Key takeaways
In this module, you learned:
- CJA shifts processing to report time rather than collection time. Traditional Adobe Analytics applies most processing rules (like VISTA rules and processing rules) as data arrives — meaning decisions about what to capture and how to categorize it must be made upfront. CJA is designed for minimal collection-time processing and instead applies powerful transformations at query time through data views and Analysis Workspace, giving analysts far more flexibility after the fact.
- The "person ID" is what allows CJA to unify data across sources into a single journey. When building a connection, you select a person ID field for each dataset. This common identifier is what ties events together — enabling CJA to stitch together touchpoints from different datasets (web, call center, mobile app, in-store) under a single person, which is the foundation for true cross-channel journey analysis.
- A data view is a layer of interpretation on top of a connection. Rather than storing a separate copy of data, a data view is a configuration container that defines how the data from a connection is surfaced in Analysis Workspace — which dimensions and metrics are available, what those components are called, which schema columns they pull from, and how they behave.
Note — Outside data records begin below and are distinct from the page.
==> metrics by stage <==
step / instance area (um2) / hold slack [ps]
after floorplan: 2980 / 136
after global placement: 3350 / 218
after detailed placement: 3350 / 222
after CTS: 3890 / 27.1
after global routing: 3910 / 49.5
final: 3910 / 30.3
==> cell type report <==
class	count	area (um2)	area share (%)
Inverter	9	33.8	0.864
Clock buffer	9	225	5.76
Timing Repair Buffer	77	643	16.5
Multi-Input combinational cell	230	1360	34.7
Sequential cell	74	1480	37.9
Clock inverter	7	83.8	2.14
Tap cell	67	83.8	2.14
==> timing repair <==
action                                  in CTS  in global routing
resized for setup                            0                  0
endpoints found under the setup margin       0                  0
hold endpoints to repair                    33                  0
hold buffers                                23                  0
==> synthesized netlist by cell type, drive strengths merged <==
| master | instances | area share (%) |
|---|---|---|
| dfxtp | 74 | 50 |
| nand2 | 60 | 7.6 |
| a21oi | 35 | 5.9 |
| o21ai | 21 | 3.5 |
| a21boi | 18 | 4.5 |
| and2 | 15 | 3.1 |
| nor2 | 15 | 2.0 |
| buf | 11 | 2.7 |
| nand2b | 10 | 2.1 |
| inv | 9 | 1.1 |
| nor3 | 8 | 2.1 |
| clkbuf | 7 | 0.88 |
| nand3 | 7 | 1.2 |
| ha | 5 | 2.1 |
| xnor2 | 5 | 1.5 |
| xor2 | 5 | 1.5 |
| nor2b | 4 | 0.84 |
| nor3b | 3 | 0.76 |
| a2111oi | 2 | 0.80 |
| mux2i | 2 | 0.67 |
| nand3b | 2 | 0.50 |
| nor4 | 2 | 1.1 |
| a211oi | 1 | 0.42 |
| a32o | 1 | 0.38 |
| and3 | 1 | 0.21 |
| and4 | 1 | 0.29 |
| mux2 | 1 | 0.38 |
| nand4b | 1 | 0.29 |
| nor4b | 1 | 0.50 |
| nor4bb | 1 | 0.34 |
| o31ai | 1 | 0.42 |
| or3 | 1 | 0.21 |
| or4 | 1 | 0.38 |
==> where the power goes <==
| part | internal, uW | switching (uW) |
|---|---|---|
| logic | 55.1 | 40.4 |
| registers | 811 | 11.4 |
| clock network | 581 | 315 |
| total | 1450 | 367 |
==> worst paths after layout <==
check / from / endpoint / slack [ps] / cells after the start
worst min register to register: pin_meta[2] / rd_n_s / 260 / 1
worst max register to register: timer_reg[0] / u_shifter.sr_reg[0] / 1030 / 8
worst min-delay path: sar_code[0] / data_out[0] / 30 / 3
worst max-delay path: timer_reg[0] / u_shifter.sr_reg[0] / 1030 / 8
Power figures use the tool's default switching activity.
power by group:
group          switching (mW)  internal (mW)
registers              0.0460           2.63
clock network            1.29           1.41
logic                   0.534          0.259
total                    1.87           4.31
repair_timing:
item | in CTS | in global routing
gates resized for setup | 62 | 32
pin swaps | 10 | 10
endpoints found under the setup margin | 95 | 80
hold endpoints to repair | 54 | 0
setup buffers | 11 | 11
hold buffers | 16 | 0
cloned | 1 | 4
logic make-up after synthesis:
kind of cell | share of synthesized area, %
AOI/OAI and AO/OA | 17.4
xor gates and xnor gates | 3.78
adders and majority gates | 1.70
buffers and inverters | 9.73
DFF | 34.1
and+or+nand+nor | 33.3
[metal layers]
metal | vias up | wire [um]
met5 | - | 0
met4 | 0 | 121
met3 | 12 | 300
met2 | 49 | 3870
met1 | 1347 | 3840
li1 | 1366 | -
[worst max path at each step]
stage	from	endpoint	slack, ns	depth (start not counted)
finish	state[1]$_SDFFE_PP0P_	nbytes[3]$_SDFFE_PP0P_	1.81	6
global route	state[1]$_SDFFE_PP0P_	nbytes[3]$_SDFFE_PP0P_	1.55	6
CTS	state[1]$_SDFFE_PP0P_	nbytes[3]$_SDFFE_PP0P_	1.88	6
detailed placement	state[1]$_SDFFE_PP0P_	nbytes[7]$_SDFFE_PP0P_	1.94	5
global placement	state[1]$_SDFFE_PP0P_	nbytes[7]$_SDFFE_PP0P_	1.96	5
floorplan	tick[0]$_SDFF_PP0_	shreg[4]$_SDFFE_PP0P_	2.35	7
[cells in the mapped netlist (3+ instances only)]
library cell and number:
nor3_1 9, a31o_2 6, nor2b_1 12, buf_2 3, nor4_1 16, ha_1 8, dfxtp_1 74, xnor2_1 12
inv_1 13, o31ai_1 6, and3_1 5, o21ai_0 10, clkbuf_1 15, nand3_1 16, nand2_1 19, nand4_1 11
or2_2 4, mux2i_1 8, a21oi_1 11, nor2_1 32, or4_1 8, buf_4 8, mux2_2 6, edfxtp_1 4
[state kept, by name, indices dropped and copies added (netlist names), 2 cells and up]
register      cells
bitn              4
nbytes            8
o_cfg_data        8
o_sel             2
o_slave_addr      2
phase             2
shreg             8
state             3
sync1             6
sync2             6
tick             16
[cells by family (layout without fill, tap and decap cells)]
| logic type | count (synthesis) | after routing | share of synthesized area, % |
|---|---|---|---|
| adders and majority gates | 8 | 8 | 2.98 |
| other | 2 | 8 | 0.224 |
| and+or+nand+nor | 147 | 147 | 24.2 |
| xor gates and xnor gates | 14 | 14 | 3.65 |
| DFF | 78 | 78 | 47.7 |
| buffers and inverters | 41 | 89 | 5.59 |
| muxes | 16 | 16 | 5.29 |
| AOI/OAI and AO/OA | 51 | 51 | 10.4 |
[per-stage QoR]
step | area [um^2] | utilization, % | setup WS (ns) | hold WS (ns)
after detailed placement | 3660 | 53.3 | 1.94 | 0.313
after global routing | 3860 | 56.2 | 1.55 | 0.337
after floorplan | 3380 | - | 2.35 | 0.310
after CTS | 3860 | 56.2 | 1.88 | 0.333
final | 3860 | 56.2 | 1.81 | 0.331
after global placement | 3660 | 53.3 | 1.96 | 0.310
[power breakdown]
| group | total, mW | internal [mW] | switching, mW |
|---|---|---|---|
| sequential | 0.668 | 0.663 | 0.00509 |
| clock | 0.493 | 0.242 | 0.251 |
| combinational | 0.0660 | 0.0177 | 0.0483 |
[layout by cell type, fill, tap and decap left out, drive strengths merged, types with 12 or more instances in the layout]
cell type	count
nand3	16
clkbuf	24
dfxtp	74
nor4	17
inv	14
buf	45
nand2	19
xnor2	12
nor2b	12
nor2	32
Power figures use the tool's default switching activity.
$ cat config.mk
export PLATFORM = sky130hd
export DESIGN_NAME = startup_seq
export DESIGN_NICKNAME = d
export VERILOG_FILES = /design/src/startup_seq_pkg.sv /design/src/startup_seq.sv
export SDC_FILE = /design/constraint.sdc
export NUM_CORES = 1
export LEC_CHECK = 0
export BUFFER_PORTS_ARGS = -buffer_cell sky130_fd_sc_hd__buf_2
export CAP_MARGIN = 25
export CORE_AREA = 2 2 123 172
export DETAILED_ROUTE_END_ITERATION = 16
export DIE_AREA = 0 0 125 174
export GPL_ROUTABILITY_DRIVEN = 0
export PLACE_DENSITY = 0.79
export SETUP_SLACK_MARGIN = 0.3
export SLEW_MARGIN = 15
export SYNTH_ARGS = -nofsm -noshare
export SYNTH_HDL_FRONTEND = slang
export SYNTH_SLANG_ARGS = --single-unit
$ cat constraint.sdc
create_clock -name sys_clk -period 3 [get_ports sys_clk]
set_input_delay 0.3 -clock sys_clk [delete_from_list [all_inputs] [get_ports sys_clk]]
set_output_delay 0.3 -clock sys_clk [all_outputs]
set_load 0.1 [all_outputs]
$ cat src/startup_seq_pkg.sv
// Purpose: shared constants and helpers for the link start-up sequencer
// Assumes: 200 MHz system clock, 32-bit AXI4-Lite register bus
// Notes:   times are held in ms, cycle counts derived from them
package startup_seq_pkg;
  // ==========================================================
  // states
  typedef enum logic [2:0] {
    ST_STANDBY, ST_L1_SYNC, ST_PROTO, ST_CM_SETUP, ST_VENDOR
  } seq_state_t;

  // ==========================================================
  // widths
  localparam int RATE_W = 8;
  localparam int VER_W  = 8;
  localparam int RI_W   = $clog2(RATE_W);
  localparam int ADDR_W = 8;

  // ==========================================================
  // timing
  localparam int CLK_MHZ         = 200;
  localparam int CYC_PER_MS      = CLK_MHZ * 1000;
  localparam int MASTER_DWELL_MS = 1000;
  localparam int SLAVE_DWELL_MS  = 4000;
  localparam int EVAL_MS         = 50;
  localparam int SUP_MS          = 10000;
  localparam int MASTER_DWELL_CYC = MASTER_DWELL_MS * CYC_PER_MS;
  localparam int SLAVE_DWELL_CYC  = SLAVE_DWELL_MS * CYC_PER_MS;
  localparam int EVAL_CYC         = EVAL_MS * CYC_PER_MS;
  localparam int SUP_CYC          = SUP_MS * CYC_PER_MS;

  // ==========================================================
  // register map
  localparam logic [ADDR_W-1:0] A_CTRL     = 8'h00;
  localparam logic [ADDR_W-1:0] A_RATEMASK = 8'h04;
  localparam logic [ADDR_W-1:0] A_VERMASK  = 8'h08;
  localparam logic [ADDR_W-1:0] A_CMRATES  = 8'h0C;
  localparam logic [ADDR_W-1:0] A_STATUS   = 8'h10;
  localparam logic [ADDR_W-1:0] A_RESTARTS = 8'h14;
  localparam int CTRL_START_BIT  = 0;
  localparam int CTRL_MASTER_BIT = 1;
  localparam int CM_HDLC_LSB     = 0;
  localparam int CM_ETH_LSB      = 8;
  localparam logic [RATE_W-1:0] RATEMASK_RST = 8'h01;
  localparam logic [VER_W-1:0]  VERMASK_RST  = 8'h01;
  localparam logic [2:0] HDLC_RST = 3'h0;
  localparam logic [5:0] ETH_RST  = 6'h00;
  localparam logic [1:0] RESP_OKAY   = 2'h0;
  localparam logic [1:0] RESP_SLVERR = 2'h2;

  // ==========================================================
  // helpers
  function automatic logic [RI_W-1:0] top_bit(
      input logic [RATE_W-1:0] m);
    logic [RI_W-1:0] r;
    r = '0;
    for (int i = 0; i < RATE_W; i++) begin
      if (m[i]) r = RI_W'(i);
    end
    return r;
  endfunction

  // next slower allowed rate, wrapping to the fastest
  function automatic logic [RI_W-1:0] next_rate(
      input logic [RATE_W-1:0] m, input logic [RI_W-1:0] cur);
    logic [RI_W-1:0] r;
    logic            found;
    r = top_bit(m);
    found = 1'b0;
    for (int i = RATE_W - 1; i >= 0; i--) begin
      if (!found && m[i] && RI_W'(i) < cur) begin
        r = RI_W'(i);
        found = 1'b1;
      end
    end
    return r;
  endfunction

  // version n is allowed when mask bit n-1 is set
  function automatic logic [7:0] top_ver(input logic [VER_W-1:0] m);
    logic [7:0] v;
    v = 8'h00;
    for (int i = 0; i < VER_W; i++) begin
      if (m[i]) v = 8'(i + 1);
    end
    return v;
  endfunction

  function automatic logic [7:0] pick_ver(
      input logic [VER_W-1:0] m, input logic [7:0] rxv);
    logic [7:0] b;
    logic [7:0] l;
    b = 8'h00;
    l = 8'h00;
    for (int i = VER_W - 1; i >= 0; i--) begin
      if (m[i]) begin
        l = 8'(i + 1);
        if (b == 8'h00 && 8'(i + 1) <= rxv) b = 8'(i + 1);
      end
    end
    return (b != 8'h00) ? b : l;
  endfunction

  function automatic logic [7:0] maj3(
      input logic [7:0] a, input logic [7:0] b, input logic [7:0] c);
    return (a & b) | (a & c) | (b & c);
  endfunction
endpackage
A single connection can have multiple data views with different configurations.
- CJA stores data in a columnar format for faster analytical queries. Instead of organizing data row by row (as a traditional database might), columnar storage groups all values of each field together. This makes it significantly faster to filter and aggregate large datasets — particularly for the kinds of queries analysts run when slicing data by different dimensions and metrics.
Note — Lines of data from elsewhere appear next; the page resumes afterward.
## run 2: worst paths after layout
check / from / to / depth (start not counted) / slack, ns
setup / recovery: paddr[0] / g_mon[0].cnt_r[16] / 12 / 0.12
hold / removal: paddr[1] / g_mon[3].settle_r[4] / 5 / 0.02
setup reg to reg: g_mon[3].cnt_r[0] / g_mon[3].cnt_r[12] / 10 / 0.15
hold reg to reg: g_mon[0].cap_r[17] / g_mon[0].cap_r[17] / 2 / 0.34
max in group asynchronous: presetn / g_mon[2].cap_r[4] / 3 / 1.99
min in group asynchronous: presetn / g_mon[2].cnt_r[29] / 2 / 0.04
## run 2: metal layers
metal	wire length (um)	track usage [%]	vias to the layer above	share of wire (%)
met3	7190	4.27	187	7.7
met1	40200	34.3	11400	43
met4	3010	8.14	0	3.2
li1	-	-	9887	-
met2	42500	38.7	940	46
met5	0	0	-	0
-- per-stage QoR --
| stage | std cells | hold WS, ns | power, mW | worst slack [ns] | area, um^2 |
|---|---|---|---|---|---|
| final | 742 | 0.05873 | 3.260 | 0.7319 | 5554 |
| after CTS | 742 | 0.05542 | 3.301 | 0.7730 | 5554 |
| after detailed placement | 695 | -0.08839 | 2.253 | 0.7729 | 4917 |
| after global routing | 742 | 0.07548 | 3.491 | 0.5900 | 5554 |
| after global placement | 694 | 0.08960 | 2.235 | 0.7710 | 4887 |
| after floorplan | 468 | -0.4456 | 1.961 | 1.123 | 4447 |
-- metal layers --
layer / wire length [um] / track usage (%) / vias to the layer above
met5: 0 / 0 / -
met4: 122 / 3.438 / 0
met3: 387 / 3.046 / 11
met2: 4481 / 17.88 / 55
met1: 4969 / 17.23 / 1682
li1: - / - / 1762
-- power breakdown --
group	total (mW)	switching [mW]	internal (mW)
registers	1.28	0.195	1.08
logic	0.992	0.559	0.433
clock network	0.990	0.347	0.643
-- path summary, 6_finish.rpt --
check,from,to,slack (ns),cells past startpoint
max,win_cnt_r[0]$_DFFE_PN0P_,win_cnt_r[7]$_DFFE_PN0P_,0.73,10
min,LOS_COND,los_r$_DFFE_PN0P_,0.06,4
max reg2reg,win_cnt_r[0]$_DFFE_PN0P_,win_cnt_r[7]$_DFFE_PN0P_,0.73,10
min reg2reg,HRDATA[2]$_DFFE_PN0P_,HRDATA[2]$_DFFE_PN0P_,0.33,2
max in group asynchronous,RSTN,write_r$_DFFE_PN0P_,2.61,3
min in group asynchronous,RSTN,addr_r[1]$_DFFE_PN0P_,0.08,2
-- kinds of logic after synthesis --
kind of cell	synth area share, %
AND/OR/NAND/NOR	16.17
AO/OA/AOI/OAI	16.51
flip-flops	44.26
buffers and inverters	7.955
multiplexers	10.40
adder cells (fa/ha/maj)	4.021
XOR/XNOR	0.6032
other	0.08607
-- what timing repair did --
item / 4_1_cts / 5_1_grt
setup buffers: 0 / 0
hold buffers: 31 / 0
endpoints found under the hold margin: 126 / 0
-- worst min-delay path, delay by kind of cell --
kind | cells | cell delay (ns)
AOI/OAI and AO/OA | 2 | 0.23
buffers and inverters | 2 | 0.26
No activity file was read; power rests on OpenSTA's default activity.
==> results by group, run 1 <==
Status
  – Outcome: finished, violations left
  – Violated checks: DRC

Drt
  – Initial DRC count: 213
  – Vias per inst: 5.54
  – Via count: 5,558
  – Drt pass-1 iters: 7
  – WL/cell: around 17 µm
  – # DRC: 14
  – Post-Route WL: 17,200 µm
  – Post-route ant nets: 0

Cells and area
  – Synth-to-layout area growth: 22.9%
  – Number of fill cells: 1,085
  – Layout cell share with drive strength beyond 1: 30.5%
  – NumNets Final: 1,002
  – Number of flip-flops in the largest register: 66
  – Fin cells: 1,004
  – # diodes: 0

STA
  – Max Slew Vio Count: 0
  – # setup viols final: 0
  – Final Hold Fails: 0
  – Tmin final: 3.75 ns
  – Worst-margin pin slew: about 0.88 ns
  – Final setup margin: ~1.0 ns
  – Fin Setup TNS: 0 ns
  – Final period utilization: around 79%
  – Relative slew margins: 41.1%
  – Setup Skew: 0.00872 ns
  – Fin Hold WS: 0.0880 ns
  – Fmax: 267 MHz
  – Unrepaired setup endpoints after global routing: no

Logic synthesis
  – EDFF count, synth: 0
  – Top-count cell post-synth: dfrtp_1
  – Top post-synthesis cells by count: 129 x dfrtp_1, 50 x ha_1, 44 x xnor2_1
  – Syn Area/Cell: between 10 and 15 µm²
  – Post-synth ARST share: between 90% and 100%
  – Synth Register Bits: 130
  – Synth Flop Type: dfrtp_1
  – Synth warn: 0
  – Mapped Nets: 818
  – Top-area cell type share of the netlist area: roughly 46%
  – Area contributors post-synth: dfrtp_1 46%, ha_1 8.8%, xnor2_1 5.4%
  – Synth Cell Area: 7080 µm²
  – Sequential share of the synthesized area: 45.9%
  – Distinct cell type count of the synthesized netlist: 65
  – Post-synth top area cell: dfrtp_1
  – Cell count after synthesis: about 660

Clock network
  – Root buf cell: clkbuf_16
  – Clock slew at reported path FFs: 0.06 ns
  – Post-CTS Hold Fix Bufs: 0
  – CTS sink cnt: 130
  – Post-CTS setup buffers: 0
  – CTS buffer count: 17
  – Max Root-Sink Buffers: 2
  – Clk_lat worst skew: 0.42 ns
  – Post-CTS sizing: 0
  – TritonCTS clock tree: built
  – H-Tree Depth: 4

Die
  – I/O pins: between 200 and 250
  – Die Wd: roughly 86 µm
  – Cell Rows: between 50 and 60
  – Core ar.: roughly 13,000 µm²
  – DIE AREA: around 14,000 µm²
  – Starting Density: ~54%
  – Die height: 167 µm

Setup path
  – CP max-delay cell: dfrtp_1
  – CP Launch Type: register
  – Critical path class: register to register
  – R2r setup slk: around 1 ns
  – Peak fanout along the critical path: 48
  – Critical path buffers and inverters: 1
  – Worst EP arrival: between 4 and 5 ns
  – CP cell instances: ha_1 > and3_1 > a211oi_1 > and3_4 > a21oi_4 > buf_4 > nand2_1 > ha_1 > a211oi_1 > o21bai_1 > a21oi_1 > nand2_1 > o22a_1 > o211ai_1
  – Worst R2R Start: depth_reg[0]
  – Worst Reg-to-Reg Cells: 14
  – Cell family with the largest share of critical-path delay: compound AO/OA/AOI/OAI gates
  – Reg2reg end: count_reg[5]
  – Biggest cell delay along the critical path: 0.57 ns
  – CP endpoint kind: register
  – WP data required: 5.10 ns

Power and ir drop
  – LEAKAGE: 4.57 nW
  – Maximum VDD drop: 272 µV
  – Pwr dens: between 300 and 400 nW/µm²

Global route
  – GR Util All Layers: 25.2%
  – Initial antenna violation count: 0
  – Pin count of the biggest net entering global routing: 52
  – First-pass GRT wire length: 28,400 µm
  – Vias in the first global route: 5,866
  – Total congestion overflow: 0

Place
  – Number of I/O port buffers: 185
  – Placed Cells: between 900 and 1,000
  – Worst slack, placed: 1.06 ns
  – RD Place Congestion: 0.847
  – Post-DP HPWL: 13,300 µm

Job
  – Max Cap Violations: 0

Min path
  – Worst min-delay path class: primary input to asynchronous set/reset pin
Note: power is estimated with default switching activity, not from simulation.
[src/design/sad_pkg.sv]
package sad_pkg;
  // Register byte offsets, one aligned word each
  localparam logic [7:0] SAD_OFF_CTRL   = 8'h00;
  localparam logic [7:0] SAD_OFF_SRC_A  = 8'h04;
  localparam logic [7:0] SAD_OFF_SRC_B  = 8'h08;
  localparam logic [7:0] SAD_OFF_RESULT = 8'h0c;
  localparam logic [7:0] SAD_OFF_STATUS = 8'h10;
  // Control field positions
  localparam int SAD_CTRL_OP_LSB   = 0;
  localparam int SAD_CTRL_LANE_LSB = 4;
  localparam int SAD_CTRL_SIGNED   = 6;
  localparam int SAD_CTRL_GO       = 8;
  localparam int SAD_CTRL_BUSY     = 9;
  // Status field positions
  localparam int SAD_ST_CARRY   = 0;
  localparam int SAD_ST_OVF     = 1;
  localparam int SAD_ST_ZERO    = 2;
  localparam int SAD_ST_SEG_LSB = 4;
  // Operation codes
  localparam logic [3:0] SAD_OP_ADD   = 4'h0;
  localparam logic [3:0] SAD_OP_SUB   = 4'h1;
  localparam logic [3:0] SAD_OP_RMO   = 4'h2;
  localparam logic [3:0] SAD_OP_RMBC  = 4'h3;
  localparam logic [3:0] SAD_OP_LCHG  = 4'h4;
  localparam logic [3:0] SAD_OP_MASK  = 4'h5;
  localparam logic [3:0] SAD_OP_SMUL  = 4'h6;
  // Lane size codes for alu_lane_size
  localparam logic [1:0] SAD_LANE_WORD = 2'h0;
  localparam logic [1:0] SAD_LANE_HALF = 2'h1;
  localparam logic [1:0] SAD_LANE_BYTE = 2'h2;
  // Reset value, and the position reported when no bit qualifies
  localparam logic [31:0] SAD_RST_WORD = 32'h0000_0000;
  localparam logic [5:0]  SAD_NO_POS   = 6'h20;

  // Whole state of the block
  typedef struct packed {
    logic [3:0]  op;            // Selected operation
    logic [1:0]  lane;          // alu_lane_size
    logic        mul_signed;    // Second factor signed in split multiply
    logic [31:0] src_a;         // First operand
    logic [31:0] src_b;         // Second operand
    logic [31:0] result;        // Result register
    logic        carry;         // Full-word carry out
    logic        ovf;           // Overflow status
    logic        zero;          // Result is zero
    logic [3:0]  seg_flags;     // segment_flag_register
    logic        pending;       // Operation runs this cycle
    logic        wr_ph;         // Write data phase in progress
    logic [7:0]  wr_addr;       // Address of that write
    logic [31:0] rdata;         // Registered read data
  } sad_state_s;
endpackage : sad_pkg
- Custom component IDs keep metrics compatible across different data views. When you assign a custom ID to a metric in a data view, the CJA reporting API uses that ID to identify the metric regardless of which schema field it pulls from. This means a workspace project built with that metric can remain functional even if it is opened against a different data view — an important consideration when building reports intended to be reused across multiple connections or datasets.